Eva Mouw behandelt het gedicht van Eugène Marais als lied met eigen piano-arrangement. Speciaal voor Eugène Marais heb ik al eerder aandacht gevraagd, ter gelegenheid van de behoefte die de Alfred Rosenberg van Wilders aan de dag legt om het Afrikaans bij het Nederlands te annexeren. Breyten Breytenbach heeft in niet mis te verstane bewoordingen afstand genomen van de praatjes van die fascist. Een soort imperialistische annexatie is zeker niet waar iemand op zit te wachten. En het hypocriete van zo’n ideoloog is dat hij het evenzeer “stamverwante” Platt niet ziet staan – dat net zo goed te volgen is, wederzijds, als Afrikaans. Ik noem dit gedicht van Marais zonder koloniale bijbedoeling Nederlandstalig omdat het nu eenmaal goed te volgen is met de tekst er bij en omdat ik niet aan ontkennen van de familieband wil doen – juist om de racisten de pas af te snijden. Een moeilijke klus, dat wel.

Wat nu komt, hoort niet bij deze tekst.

==> config.mk <==
export PLATFORM = sky130hd
export DESIGN_NAME = pit_request_arbiter
export DESIGN_NICKNAME = d
export VERILOG_FILES = /design/src/rtl/pit_ctrl_pkg.sv /design/src/rtl/pit_req_slot.sv /design/src/rtl/pit_request_arbiter.sv
export SDC_FILE = /design/constraint.sdc
export NUM_CORES = 1
export LEC_CHECK = 0
export BUFFER_PORTS_ARGS = -buffer_cell sky130_fd_sc_hd__buf_2
export CORE_MARGIN = 5
export CORE_UTILIZATION = 44
export DETAILED_ROUTE_END_ITERATION = 8
export PLACE_DENSITY = 0.88
export SLEW_MARGIN = 20
export SYNTH_ARGS = -nofsm -noshare
export SYNTH_HDL_FRONTEND = slang
export SYNTH_SLANG_ARGS = --single-unit
==> constraint.sdc <==
create_clock -name clk -period 2.9 [get_ports clk]
set_clock_uncertainty 0.05 [all_clocks]
set_input_delay 0.435 -clock clk [delete_from_list [all_inputs] [get_ports clk]]
set_output_delay 0.435 -clock clk [all_outputs]
set_load 0.005 [all_outputs]
==> src/rtl/pit_ctrl_pkg.sv <==
// Shared types and widths for the PIT request arbiter slice.
package pit_ctrl_pkg;

    localparam int PREFIX_W          = 64;
    localparam int META_W            = 8;
    localparam int LEN_W             = 6;
    localparam int ENTRY_W           = 11;
    localparam int META_INTEREST_BIT = 6;

    localparam int SPI_SLOT_W = PREFIX_W + LEN_W;
    localparam int FIB_SLOT_W = PREFIX_W + META_W;

    typedef enum logic [1:0] {
        IDLE  = 2'd0,
        ISSUE = 2'd1,
        WAIT  = 2'd2,
        RESP  = 2'd3
    } state_e;

    typedef enum logic {
        SIDE_SPI = 1'b0,
        SIDE_FIB = 1'b1
    } side_e;

    function automatic side_e other_side(input side_e s);
        return (s == SIDE_SPI) ? SIDE_FIB : SIDE_SPI;
    endfunction

endpackage

==> src/rtl/pit_req_slot.sv <==
// One-entry valid/ready holding register; ready simply means the slot is empty.
module pit_req_slot #(
    parameter int W = 70
) (
    input  logic         clk,
    input  logic         rst_n,
    input  logic         in_valid,
    output logic         in_ready,
    input  logic [W-1:0] in_data,
    input  logic         clear,
    output logic         full,
    output logic [W-1:0] data
);

    logic         full_r;
    logic [W-1:0] data_r;

    // Capture on handshake; release when the slot's response goes out
    always_ff @(posedge clk or negedge rst_n) begin
        if (!rst_n) begin
            full_r <= 1'b0;
            data_r <= {W{1'b0}};
        end else if (in_valid && !full_r) begin
            full_r <= 1'b1;
            data_r <= in_data;
        end else if (clear) begin
            full_r <= 1'b0;
        end
    end

    assign in_ready = ~full_r;
    assign full     = full_r;
    assign data     = data_r;

endmodule

==> src/rtl/pit_request_arbiter.sv <==
// Shares the PIT between the SPI interest path and the FIB data path, one lookup at a time.
module pit_request_arbiter
    import pit_ctrl_pkg::*;
#(
    parameter int TIMEOUT_CYCLES = 16
) (
    input  logic                clk,
    input  logic                rst_n,
    input  logic                spi_req_valid,
    output logic                spi_req_ready,
    input  logic [PREFIX_W-1:0] spi_req_prefix,
    input  logic [LEN_W-1:0]    spi_req_length,
    input  logic                fib_req_valid,
    output logic                fib_req_ready,
    input  logic [PREFIX_W-1:0] fib_req_prefix,
    input  logic [META_W-1:0]   fib_req_meta,
    output logic                pit_out_bit,
    output logic                pit_prefix_ready,
    output logic [PREFIX_W-1:0] pit_spi_prefix,
    output logic [LEN_W-1:0]    pit_spi_length,
    output logic [PREFIX_W-1:0] pit_fib_prefix,
    output logic [META_W-1:0]   pit_fib_meta,
    input  logic                pit_in_bit,
    input  logic                pit_rejected,
    input  logic [ENTRY_W-1:0]  pit_table_entry,
    input  logic                pit_interest_packet,
    output logic                spi_resp_valid,
    output logic                fib_resp_valid,
    output logic [ENTRY_W-1:0]  resp_entry,
    output logic                resp_rejected,
    output logic                resp_interest,
    output logic                resp_timeout,
    output logic                busy
);

    localparam logic [7:0] TIMEOUT_LIM = 8'(TIMEOUT_CYCLES);

    logic                  spi_full_s, fib_full_s, spi_clr_s, fib_clr_s;
    logic [SPI_SLOT_W-1:0] spi_data_s;
    logic [FIB_SLOT_W-1:0] fib_data_s;
    state_e                state_r, state_nx_s;
    side_e                 grant_r, grant_nx_s, rr_pri_r, rr_pri_nx_s;
    logic [7:0]            cnt_r;
    logic                  base_in_r, base_rej_r, prev_in_r, prev_rej_r;
    logic                  done_s, timeout_s;
    logic                  pit_out_bit_r, pit_prefix_ready_r, busy_r;
    logic                  spi_resp_valid_r, fib_resp_valid_r;
    logic [ENTRY_W-1:0]    resp_entry_r;
    logic                  resp_rejected_r, resp_interest_r, resp_timeout_r;

    assign spi_clr_s = (state_r == RESP) && (grant_r == SIDE_SPI);
    assign fib_clr_s = (state_r == RESP) && (grant_r == SIDE_FIB);

    pit_req_slot #(.W(SPI_SLOT_W)) u_spi_slot (
        .clk      (clk),
        .rst_n    (rst_n),
        .in_valid (spi_req_valid),
        .in_ready (spi_req_ready),
        .in_data  ({spi_req_length, spi_req_prefix}),
        .clear    (spi_clr_s),
        .full     (spi_full_s),
        .data     (spi_data_s)
    );

    pit_req_slot #(.W(FIB_SLOT_W)) u_fib_slot (
        .clk      (clk),
        .rst_n    (rst_n),
        .in_valid (fib_req_valid),
        .in_ready (fib_req_ready),
        .in_data  ({fib_req_meta, fib_req_prefix}),
        .clear    (fib_clr_s),
        .full     (fib_full_s),
        .data     (fib_data_s)
    );

    assign pit_spi_prefix = spi_data_s[PREFIX_W-1:0];
    assign pit_spi_length = spi_data_s[SPI_SLOT_W-1:PREFIX_W];
    assign pit_fib_prefix = fib_data_s[PREFIX_W-1:0];
    assign pit_fib_meta   = fib_data_s[FIB_SLOT_W-1:PREFIX_W];

    // Completion: a fresh rise since last cycle, or a high level against a low baseline
    always_comb begin
        done_s    = 1'b0;
        timeout_s = 1'b0;
        if (state_r == WAIT) begin
            done_s    = (pit_in_bit && (!prev_in_r || !base_in_r)) ||
                        (pit_rejected && (!prev_rej_r || !base_rej_r));
            timeout_s = !done_s && (cnt_r == TIMEOUT_LIM);
        end else begin
            done_s    = 1'b0;
            timeout_s = 1'b0;
        end
    end

    // Next state, grant selection and round-robin pointer
    always_comb begin
        state_nx_s  = state_r;
        grant_nx_s  = grant_r;
        rr_pri_nx_s = rr_pri_r;
        case (state_r)
            IDLE: begin
                if (spi_full_s && fib_full_s) begin
                    grant_nx_s = rr_pri_r;
                    state_nx_s = ISSUE;
                end else if (spi_full_s) begin
                    grant_nx_s = SIDE_SPI;
                    state_nx_s = ISSUE;
                end else if (fib_full_s) begin
                    grant_nx_s = SIDE_FIB;
                    state_nx_s = ISSUE;
                end else begin
                    state_nx_s = IDLE;
                end
                if (spi_full_s || fib_full_s) begin
                    rr_pri_nx_s = other_side(grant_nx_s);
                end else begin
                    rr_pri_nx_s = rr_pri_r;
                end
            end
            ISSUE: state_nx_s = WAIT;
            WAIT: begin
                if (done_s || timeout_s) begin
                    state_nx_s = RESP;
                end else begin
                    state_nx_s = WAIT;
                end
            end
            RESP:    state_nx_s = IDLE;
            default: state_nx_s = IDLE;
        endcase
    end

    // Sequencer state, strobes, baseline and wait counter
    always_ff @(posedge clk or negedge rst_n) begin
        if (!rst_n) begin
            state_r            <= IDLE;
            grant_r            <= SIDE_SPI;
            rr_pri_r           <= SIDE_SPI;
            pit_out_bit_r      <= 1'b0;
            pit_prefix_ready_r <= 1'b0;
            busy_r             <= 1'b0;
            base_in_r          <= 1'b0;
            base_rej_r         <= 1'b0;
            prev_in_r          <= 1'b0;
            prev_rej_r         <= 1'b0;
            cnt_r              <= 8'd0;
        end else begin
            state_r            <= state_nx_s;
            grant_r            <= grant_nx_s;
            rr_pri_r           <= rr_pri_nx_s;
            pit_out_bit_r      <= (state_nx_s == ISSUE) && (grant_nx_s == SIDE_SPI);
            pit_prefix_ready_r <= (state_nx_s == ISSUE) && (grant_nx_s == SIDE_FIB);
            busy_r             <= (state_nx_s != IDLE);
            prev_in_r          <= pit_in_bit;
            prev_rej_r         <= pit_rejected;
            if (state_r == ISSUE) begin
                base_in_r  <= pit_in_bit;
                base_rej_r <= pit_rejected;
            end
            cnt_r <= (state_r == WAIT) ? cnt_r + 8'd1 : 8'd0;
        end
    end

    // Response capture; fields hold until the next lookup finishes
    always_ff @(posedge clk or negedge rst_n) begin
        if (!rst_n) begin
            spi_resp_valid_r <= 1'b0;
            fib_resp_valid_r <= 1'b0;
            resp_entry_r     <= {ENTRY_W{1'b0}};
            resp_rejected_r  <= 1'b0;
            resp_interest_r  <= 1'b0;
            resp_timeout_r   <= 1'b0;
        end else begin
            spi_resp_valid_r <= (done_s || timeout_s) && (grant_r == SIDE_SPI);
            fib_resp_valid_r <= (done_s || timeout_s) && (grant_r == SIDE_FIB);
            if (done_s) begin
                resp_entry_r    <= pit_table_entry;
                resp_rejected_r <= pit_rejected;
                resp_interest_r <= (grant_r == SIDE_FIB) ? pit_interest_packet : 1'b0;
                resp_timeout_r  <= 1'b0;
            end else if (timeout_s) begin
                resp_entry_r    <= {ENTRY_W{1'b0}};
                resp_rejected_r <= 1'b0;
                resp_interest_r <= 1'b0;
                resp_timeout_r  <= 1'b1;
            end
        end
    end

    assign pit_out_bit      = pit_out_bit_r;
    assign pit_prefix_ready = pit_prefix_ready_r;
    assign busy             = busy_r;
    assign spi_resp_valid   = spi_resp_valid_r;
    assign fib_resp_valid   = fib_resp_valid_r;
    assign resp_entry       = resp_entry_r;
    assign resp_rejected    = resp_rejected_r;
    assign resp_interest    = resp_interest_r;
    assign resp_timeout     = resp_timeout_r;

endmodule

==> results of run 1 <==
## synth_stat cells, drive strengths merged (2+ instances only)
cell type / instances / share of area
dfrtp: 179 / 0.65
mux2: 144 / 0.23
buf: 17 / 0.013
nor2b: 14 / 0.013
a221o: 13 / 0.020
inv: 10 / 0.0054
nor2: 9 / 0.0049
ha: 7 / 0.013
a21oi: 5 / 0.0036
o21ai: 5 / 0.0036
clkbuf: 4 / 0.0022
nand2: 4 / 0.0022
a31oi: 3 / 0.0027
and2: 3 / 0.0027
nand3: 3 / 0.0022
or3: 3 / 0.0027
a21boi: 2 / 0.0022
nand2b: 2 / 0.0018
nor3: 2 / 0.0014
o211ai: 2 / 0.0022
o22ai: 2 / 0.0018
xor2: 2 / 0.0025
## routing by layer
metal,track usage,wire [um],up-vias
met3,0.0509,1320,34
met2,0.327,9070,231
li1,-,-,2248
met1,0.213,6530,2431
met5,0,0,-
met4,0.0784,444,0
## timing repair
action	in CTS	in global routing
hold buffers	1	0
buffers inserted	0	0
endpoints found under the hold margin	20	0
## layout make-up
class / instances / area, um^2 / area share
clock buffers: 21 / 460 / 0.0488
clock inverters: 10 / 98.8 / 0.0105
inverters: 11 / 41.3 / 0.00437
multi-input cells: 236 / 2320 / 0.246
flip-flops and latches: 179 / 4480 / 0.474
well taps: 211 / 264 / 0.0280
repair buffers: 333 / 1780 / 0.188
## kinds of logic after synthesis
| kind of cell | count (synthesis) |
|---|---|
| xor gates and xnor gates | 3 |
| AOI/OAI and AO/OA | 38 |
| and+or+nand+nor | 44 |
| buffers and inverters | 32 |
| adders and majority gates | 7 |
| DFF | 179 |
| muxes | 144 |
## critical path, delay by kind of cell, from the launching register on
| kind | cells | cell delay, ns |
|---|---|---|
| compound gates | 2 | 0.94 |
| flops | 1 | 0.42 |
| simple gates | 1 | 0.23 |
| fa+ha+maj | 1 | 0.19 |
| buf+inv | 1 | 0.06 |
## through the flow
step / utilization / setup slack (ns)
2_1_floorplan: - / 1.26
3_3_place_gp: 0.579 / 0.997
3_5_place_dp: 0.579 / 0.918
4_1_cts: 0.617 / 0.893
5_1_grt: 0.617 / 0.788
6_report: 0.617 / 0.867
## power by group
part           switching, mW  total, mW  internal (mW)
sequential             0.653       4.35           3.70
combinational           1.54       3.63           2.10
clock                  0.963       2.20           1.24
total                   3.16       10.2           7.03
## sequential cells by signal, indices dropped and copies added, names as in the netlist
signal and flops:
rr_pri_r 1, state_r 2, base_in_r 1, prev_in_r 1, resp_timeout 1, resp_interest 1, pit_prefix_ready 1, u_fib_slot.data 72
u_spi_slot.full 1, grant_r 1, resp_entry 11, u_spi_slot.data 70, busy 1, pit_out_bit 1, spi_resp_valid 1, base_rej_r 1
resp_rejected 1, fib_resp_valid 1, prev_rej_r 1, u_fib_slot.full 1, cnt_r 8
## placed cells by master (no fill, tap or decap), types with 6 or more instances in the layout
cell type,n
clkbuf_16,17
dfrtp_1,179
nor2b_1,12
nor2_1,9
mux2_1,7
buf_12,6
buf_2,321
a221o_2,8
mux2_2,137
inv_1,10
ha_1,7
## worst paths after layout
path	from	to	slack (ns)	depth (start not counted)
worst max-delay path	cnt_r[0]	state_r[0]	0.87	5
worst min-delay path	pit_in_bit	prev_in_r	0.1	1
worst max register to register	cnt_r[0]	state_r[0]	0.87	5
worst min register to register	u_spi_slot.data[18]	u_spi_slot.data[18]	0.44	1
max in group asynchronous	rst_n	u_spi_slot.data[30]	1.71	3
min in group asynchronous	rst_n	cnt_r[5]	0.39	2
==> flow_metrics.tcl, run 1 <==
set metrics [dict create \
    status "complete, no violations" \
    setup_viol 0 \
    initial_core_util 0.453 \
    nets 945 \
    clkTransAtPathRegs_ns 0.07 \
    ys_ff_latch 179 \
    layout-drive-gt1-share 0.646 \
    synth.mux.area_fraction 0.234 \
    synth.avg_cell_area_um2 15.5 \
    grt_first_pass_wirelength_um 26800 \
    synth_compound_area_frac 0.0453 \
    setup_tns_ns 0 \
    fin_crit_sh 0.701 \
    crit_path_end_kind "register" \
    cts-root-buf "clkbuf_16" \
    hp-class "in2reg" \
    critical_path.slowest_cell "a211oi_4" \
    path_max_fanout 18 \
    yosys.area_share.xor_xnor 0.00379 \
    globalplace.congestion 0.817 \
    drcViolationCount 0 \
    crit_type "reg2reg" \
    fill_cells 1189 \
    cp-start-kind "register" \
    max_freq_ghz 0.492 \
    critPathArrivalTime_ns 2.25 \
    grt_use_total 0.186 \
    io_buffer_count 322 \
    wl_um 17400 \
    area_growth_pct 36.2 \
    hpwl_um 13200 \
    clkSinkCount 179 \
    synth_edf_count 0 \
    ys_async_sr_fraction 1.00 \
    hold_violations 0 \
    path_cells "inv_1 -> ha_1 -> and3b_1 -> a211oi_4 -> o21ai_0" \
    synth_nets 614 \
    dpl_cell_area_um2 8870 \
    core_region_area_um2 15300 \
    drt_iter0_markers 113 \
    antenna_found_initial 0 \
    ios 323 \
    via_per_inst 4.94 \
    synthFlopType "dfrtp_1" \
    maxSlewViolCount 0 \
    synth_simple_gate_area_frac 0.0370 \
    final_area_um2 9440 \
    dr.pass1.iters 4 \
    synthCells 447 \
    clock_latency_ns 0.42 \
    cts_max_path_buffers 2 \
    dp_cells 969 \
    vias 4944 \
    post_cts_resized 0 \
    maxCapViolCount 0 \
    grt_pass1_vias 5322 \
    ant_nets 0 \
    cts-buffers-inserted 17 \
    power.total_mw 10.2 \
    grt_max_degree 83 \
    p_leak_nw 4.63 \
    rsz0062_at_grt "false" \
    num_antenna_cells 0 \
    fin_cells 1001 \
    synth_area_um2 6930 \
    synth_top_family_by_area "multiplexers" \
    synth_warnings 0 \
    htreeDepth 4 \
    max_slew.worst_pin.slew_ns 0.787 \
    ir_drop_mv 0.566 \
    wl_per_cell_um 17.3 \
    worst_ep_required_time_ns 3.11 \
    ys_seq_area_frac 0.646 \
    grt.overflow.total 0 \
    min_period_ns 2.03 \
    fp-row-count 45 \
    worst_path_largest_cell_delay_ns 0.72 \
    dieArea_um2 18400 \
    fin_hold_ws_ns 0.0990 \
    ys_types 37 \
    synth_fa_ha_area_frac 0.0126 \
    power_density_nw_per_um2 1080 \
    tritoncts "yes" \
    die_y_um 136 \
    slew_headroom 0.474 \
    die_x_um 136 \
]
No activity file was read; power rests on OpenSTA's default activity.
==> inputs of run 2 (changes only) <==
==> constraint.sdc (replaced) <==
create_clock -name clk -period 1.9 [get_ports clk]
set_clock_uncertainty 0.05 [all_clocks]
set_input_delay 0.285 -clock clk [delete_from_list [all_inputs] [get_ports clk]]
set_output_delay 0.285 -clock clk [all_outputs]
set_load 0.005 [all_outputs]
==> flow_metrics.tcl, run 2 (synthesis gave the netlist of run 1 again) <==
set metrics [dict create \
    layout_common_cells "buf_2, dfrtp_1, mux2_2, clkbuf_16, nor2b_1" \
    fill_cells 1186 \
    drcViolationCount 0 \
    io_buffer_count 322 \
    drt_iter0_markers 171 \
    clkSinkCount 179 \
    die_y_um 136 \
    finalCoreUtilization 0.623 \
    fin_crit_sh 0.924 \
    critPathArrivalTime_ns 2.04 \
    final_area_um2 9550 \
    hp-class "in2reg" \
    max_freq_ghz 0.570 \
    maxSlewViolCount 0 \
    globalplace.congestion 0.807 \
    ios 323 \
    hpwl_um 13500 \
    setup_viol 0 \
    final_common_cell "buf_2" \
    slew_headroom 0.620 \
    wl_per_cell_um 17.2 \
    antenna_found_initial 0 \
    grt_first_pass_wirelength_um 27400 \
    crit_path_end_kind "register" \
    nets 955 \
    die_x_um 136 \
    cts-buffers-inserted 17 \
    grt.overflow.total 0 \
    fp-row-count 45 \
    min_period_ns 1.76 \
    post_cts_buffers 0 \
    dpl_cell_area_um2 8960 \
    path_max_fanout 3 \
    power_density_nw_per_um2 1620 \
    status "complete, no violations" \
    core_region_area_um2 15300 \
    clock_latency_ns 0.42 \
    cp-start-kind "register" \
    intPower_mw 10.7 \
    clock_power_share 0.211 \
    area_growth_pct 37.7 \
    dr.pass1.iters 5 \
    num_antenna_cells 0 \
    dp_slack_ns 0.172 \
    cts-root-buf "clkbuf_16" \
    cts_max_path_buffers 2 \
    power_frac_comb 0.363 \
    layout_setup_ws_ns 0.144 \
    ir_drop_mv 0.812 \
    via_per_inst 4.93 \
    power.share.switching 0.309 \
    max_slew.worst_pin.slew_ns 0.570 \
    vias 4987 \
    layout-drive-gt1-share 0.649 \
    post_cts_resized 0 \
    worst_ep_required_time_ns 2.18 \
    hold_violations 0 \
    setup_tns_ns 0 \
    grt_max_degree 73 \
    crit_type "reg2reg" \
    wl_um 17400 \
    htreeDepth 4 \
    tritoncts "yes" \
    largest_reg_flops 72 \
    p_leak_nw 4.68 \
    dieArea_um2 18400 \
    switchingPower_mw 4.77 \
    initial_core_util 0.453 \
    ant_nets 0 \
    grt_use_total 0.190 \
    power_frac_seq 0.426 \
    clkTransAtPathRegs_ns 0.07 \
    grt_pass1_vias 5431 \
    maxCapViolCount 0 \
    rsz0062_at_grt "false" \
]
[run 2: changes by cell type in the layout (fill, tap and decap cells not counted), moves of 2 or more]
cell	delta
buf_4	+6
clkbuf_8	+2
buf_12	+2
dlygate4sd3_1	+2
clkinvlp_4	+3
[run 2: final cells by class]
type | instances | area (um^2) | share of cell area
repair buffers | 343 | 1880 | 0.197
clock inverters | 10 | 75.1 | 0.00786
well taps | 211 | 264 | 0.0277
inverters | 11 | 41.3 | 0.00432
flip-flops and latches | 179 | 4480 | 0.469
multi-input cells | 236 | 2320 | 0.243
clock buffers | 22 | 484 | 0.0507
[run 2: power by group through the flow]
stage                     registers, mW  logic [mW]  clock network [mW]
after detailed placement           6.65        5.70                   0
after global placement             6.53        5.48                   0
after floorplan                    6.74        2.73                   0
after global routing               6.85        6.17                3.51
final                              6.60        5.61                3.26
after CTS                          6.61        5.73                3.36
[run 2: what timing repair did]
action / CTS / global route
hold buffers: 3 / 0
setup endpoints to repair: 0 / 0
endpoints found under the hold margin: 48 / 0
[run 2: per-layer routing]
layer / routed length [um] / share of wire / track usage / up-vias
met3: 1250 / 0.072 / 0.0568 / 28
met4: 357 / 0.021 / 0.0722 / 0
met5: 0 / 0 / 0 / -
met2: 9340 / 0.54 / 0.342 / 216
li1: - / - / - / 2275
met1: 6450 / 0.37 / 0.212 / 2468
[run 2: path summary, 6_finish.rpt]
| check | start | end | slack (ns) | cells after the start |
|---|---|---|---|---|
| worst max-delay path | state_r[0] | pit_out_bit | 0.14 | 5 |
| worst min-delay path | spi_req_prefix[32] | u_spi_slot.data[32] | 0.02 | 2 |
| worst max register to register | state_r[0] | pit_out_bit | 0.14 | 5 |
| worst min register to register | u_spi_slot.data[20] | u_spi_slot.data[20] | 0.43 | 1 |
| max in group asynchronous | rst_n | u_spi_slot.data[27] | 0.83 | 3 |
| min in group asynchronous | rst_n | resp_entry[0] | 0.40 | 2 |
[run 2: worst max-delay path, stage by stage, from the launching register on]
cell     delay (ns)
dfrtp_1        0.38
inv_1          0.09
ha_1           0.34
or3b_1         0.39
a221o_1        0.29
o22ai_1        0.14
[run 2: stage by stage]
| stage | total power [mW] | std cells | hold WS (ns) |
|---|---|---|---|
| floorplan | 9.47 | 447 | -0.0606 |
| global placement | 12.0 | 977 | 0.253 |
| detailed placement | 12.4 | 977 | 0.255 |
| CTS | 15.7 | 1012 | 0.00787 |
| global route | 16.5 | 1012 | 0.0117 |
| finish | 15.5 | 1012 | 0.0248 |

De Nederlandse letteren moeten juist gedekoloniseerd worden door de letteren van de voormalige koloniën in te sluiten.
Koud is die windjie,
en schraal!
En blink in die doflig
en kaal –
zó wijd as die Heer se genade –
die velde in ster-lig en schade.
en hoog op die rande,
verspreid in die brande,
is die gras-zaad aan’t roer zo’s wenkende hande.
O! treurig die wijsie
op d’ooswind se maat.
so’s die stem van ‘n meisie,
in haar liefde verlaat!
In elk gras-blaar se vouw
blink ‘n druppel van douw,
en vinnig verbleek dit tot rijp in die kou.